• [EXERCISE REQUIREMENTS]
Copy all lines of the listing that include the string "input".

'''

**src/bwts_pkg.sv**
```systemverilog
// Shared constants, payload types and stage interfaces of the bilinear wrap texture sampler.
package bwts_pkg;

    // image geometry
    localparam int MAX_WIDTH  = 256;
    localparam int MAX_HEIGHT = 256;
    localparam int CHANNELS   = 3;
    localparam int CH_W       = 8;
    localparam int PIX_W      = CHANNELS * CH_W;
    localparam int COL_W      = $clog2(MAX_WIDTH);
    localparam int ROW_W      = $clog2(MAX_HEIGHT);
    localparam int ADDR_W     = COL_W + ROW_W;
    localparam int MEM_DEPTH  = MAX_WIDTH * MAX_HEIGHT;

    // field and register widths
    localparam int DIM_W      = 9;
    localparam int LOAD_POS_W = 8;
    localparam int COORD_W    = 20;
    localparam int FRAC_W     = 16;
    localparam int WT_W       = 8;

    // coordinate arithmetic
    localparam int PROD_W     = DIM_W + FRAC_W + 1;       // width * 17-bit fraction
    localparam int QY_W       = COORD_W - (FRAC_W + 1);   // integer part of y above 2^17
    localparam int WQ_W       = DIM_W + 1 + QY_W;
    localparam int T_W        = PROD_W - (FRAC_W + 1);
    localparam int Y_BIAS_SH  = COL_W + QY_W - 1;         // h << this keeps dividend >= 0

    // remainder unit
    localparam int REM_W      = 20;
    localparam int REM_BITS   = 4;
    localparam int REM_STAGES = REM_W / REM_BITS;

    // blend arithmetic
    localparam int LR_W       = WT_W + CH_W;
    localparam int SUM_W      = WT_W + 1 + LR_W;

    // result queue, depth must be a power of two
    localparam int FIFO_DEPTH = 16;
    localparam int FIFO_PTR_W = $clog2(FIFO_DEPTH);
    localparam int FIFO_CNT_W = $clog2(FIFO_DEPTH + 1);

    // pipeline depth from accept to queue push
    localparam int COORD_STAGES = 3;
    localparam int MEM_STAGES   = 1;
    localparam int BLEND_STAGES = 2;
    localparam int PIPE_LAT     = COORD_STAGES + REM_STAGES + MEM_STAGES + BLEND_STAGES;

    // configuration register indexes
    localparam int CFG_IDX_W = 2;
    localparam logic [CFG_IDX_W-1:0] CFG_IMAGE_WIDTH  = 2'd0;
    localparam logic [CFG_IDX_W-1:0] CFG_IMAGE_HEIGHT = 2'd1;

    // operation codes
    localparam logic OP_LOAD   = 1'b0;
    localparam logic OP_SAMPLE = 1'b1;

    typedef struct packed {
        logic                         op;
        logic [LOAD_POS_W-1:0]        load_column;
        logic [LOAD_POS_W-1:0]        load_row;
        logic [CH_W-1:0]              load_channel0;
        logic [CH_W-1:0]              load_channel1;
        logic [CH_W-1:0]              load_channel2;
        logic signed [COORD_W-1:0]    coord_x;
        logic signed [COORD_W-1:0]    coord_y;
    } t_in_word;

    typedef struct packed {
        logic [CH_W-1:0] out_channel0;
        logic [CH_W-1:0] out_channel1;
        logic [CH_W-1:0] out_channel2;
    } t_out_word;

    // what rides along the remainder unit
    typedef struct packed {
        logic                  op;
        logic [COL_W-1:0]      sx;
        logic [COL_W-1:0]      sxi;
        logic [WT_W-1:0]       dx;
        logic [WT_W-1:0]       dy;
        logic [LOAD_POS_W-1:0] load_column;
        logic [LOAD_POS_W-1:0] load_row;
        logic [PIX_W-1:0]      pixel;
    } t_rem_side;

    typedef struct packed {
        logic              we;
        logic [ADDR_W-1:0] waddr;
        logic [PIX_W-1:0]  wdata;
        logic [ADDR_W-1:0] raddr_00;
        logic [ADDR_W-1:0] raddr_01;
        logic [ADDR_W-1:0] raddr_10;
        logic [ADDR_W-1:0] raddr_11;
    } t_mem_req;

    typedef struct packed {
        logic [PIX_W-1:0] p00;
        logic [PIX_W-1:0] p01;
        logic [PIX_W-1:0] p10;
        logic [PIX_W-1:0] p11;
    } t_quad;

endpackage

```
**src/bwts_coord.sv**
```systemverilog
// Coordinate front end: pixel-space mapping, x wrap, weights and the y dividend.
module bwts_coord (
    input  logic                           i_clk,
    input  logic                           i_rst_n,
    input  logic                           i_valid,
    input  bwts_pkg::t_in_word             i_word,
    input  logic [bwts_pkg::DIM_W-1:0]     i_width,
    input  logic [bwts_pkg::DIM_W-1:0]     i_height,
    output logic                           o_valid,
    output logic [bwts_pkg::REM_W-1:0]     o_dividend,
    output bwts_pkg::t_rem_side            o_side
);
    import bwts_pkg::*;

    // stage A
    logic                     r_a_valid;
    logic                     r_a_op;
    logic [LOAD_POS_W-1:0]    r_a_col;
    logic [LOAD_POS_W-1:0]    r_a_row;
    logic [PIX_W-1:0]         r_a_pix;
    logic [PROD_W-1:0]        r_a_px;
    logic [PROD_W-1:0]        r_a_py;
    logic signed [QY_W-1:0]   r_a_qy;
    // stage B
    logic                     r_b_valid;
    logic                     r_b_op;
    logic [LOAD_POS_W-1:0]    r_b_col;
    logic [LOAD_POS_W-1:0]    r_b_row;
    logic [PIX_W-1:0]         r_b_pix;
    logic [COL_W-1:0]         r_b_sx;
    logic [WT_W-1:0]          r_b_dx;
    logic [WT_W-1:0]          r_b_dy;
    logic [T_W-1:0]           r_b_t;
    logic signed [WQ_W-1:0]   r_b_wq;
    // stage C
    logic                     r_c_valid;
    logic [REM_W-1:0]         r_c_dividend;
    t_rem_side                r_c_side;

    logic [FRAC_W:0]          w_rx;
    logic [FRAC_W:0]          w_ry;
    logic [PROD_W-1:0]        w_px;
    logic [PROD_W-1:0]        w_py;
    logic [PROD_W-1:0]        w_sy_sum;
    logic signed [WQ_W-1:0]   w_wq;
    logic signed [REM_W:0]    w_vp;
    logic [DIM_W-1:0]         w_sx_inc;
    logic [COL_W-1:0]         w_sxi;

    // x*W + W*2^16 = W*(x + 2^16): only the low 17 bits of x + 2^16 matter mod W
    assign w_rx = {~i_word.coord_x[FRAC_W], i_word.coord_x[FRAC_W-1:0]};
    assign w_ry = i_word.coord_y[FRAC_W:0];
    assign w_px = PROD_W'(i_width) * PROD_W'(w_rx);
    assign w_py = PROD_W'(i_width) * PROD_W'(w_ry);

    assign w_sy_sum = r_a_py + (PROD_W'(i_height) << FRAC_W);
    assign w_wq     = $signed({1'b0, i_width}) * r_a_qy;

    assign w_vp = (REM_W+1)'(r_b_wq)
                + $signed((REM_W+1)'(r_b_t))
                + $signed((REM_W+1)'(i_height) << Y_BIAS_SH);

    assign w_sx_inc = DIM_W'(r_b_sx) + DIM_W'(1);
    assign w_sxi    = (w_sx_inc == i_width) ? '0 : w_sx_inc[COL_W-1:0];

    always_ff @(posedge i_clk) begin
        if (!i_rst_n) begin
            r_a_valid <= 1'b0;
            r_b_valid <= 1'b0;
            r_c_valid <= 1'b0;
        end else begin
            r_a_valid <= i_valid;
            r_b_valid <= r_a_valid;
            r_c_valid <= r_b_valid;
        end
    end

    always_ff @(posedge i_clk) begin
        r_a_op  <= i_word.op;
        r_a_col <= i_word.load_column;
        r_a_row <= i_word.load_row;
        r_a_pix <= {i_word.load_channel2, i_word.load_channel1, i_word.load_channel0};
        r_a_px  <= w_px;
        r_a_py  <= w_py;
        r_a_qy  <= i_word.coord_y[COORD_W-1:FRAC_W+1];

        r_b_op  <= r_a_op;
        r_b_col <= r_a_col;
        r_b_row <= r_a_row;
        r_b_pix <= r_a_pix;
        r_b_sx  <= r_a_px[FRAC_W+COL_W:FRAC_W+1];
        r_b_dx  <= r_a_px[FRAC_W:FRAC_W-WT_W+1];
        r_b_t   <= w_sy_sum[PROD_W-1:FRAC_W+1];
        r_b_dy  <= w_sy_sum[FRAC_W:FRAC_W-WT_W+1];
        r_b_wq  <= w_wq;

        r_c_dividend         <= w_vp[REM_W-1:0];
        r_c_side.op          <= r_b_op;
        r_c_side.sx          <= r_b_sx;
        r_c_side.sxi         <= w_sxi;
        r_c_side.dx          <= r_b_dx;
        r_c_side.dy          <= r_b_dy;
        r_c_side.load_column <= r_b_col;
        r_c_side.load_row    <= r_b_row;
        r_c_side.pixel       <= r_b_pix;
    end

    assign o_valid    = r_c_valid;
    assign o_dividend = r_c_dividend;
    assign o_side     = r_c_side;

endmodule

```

'''

• [SOLUTION TO THIS PROBLEM]
    input  logic                           i_clk,
    input  logic                           i_rst_n,
    input  logic                           i_valid,
    input  bwts_pkg::t_in_word             i_word,
    input  logic [bwts_pkg::DIM_W-1:0]     i_width,
    input  logic [bwts_pkg::DIM_W-1:0]     i_height,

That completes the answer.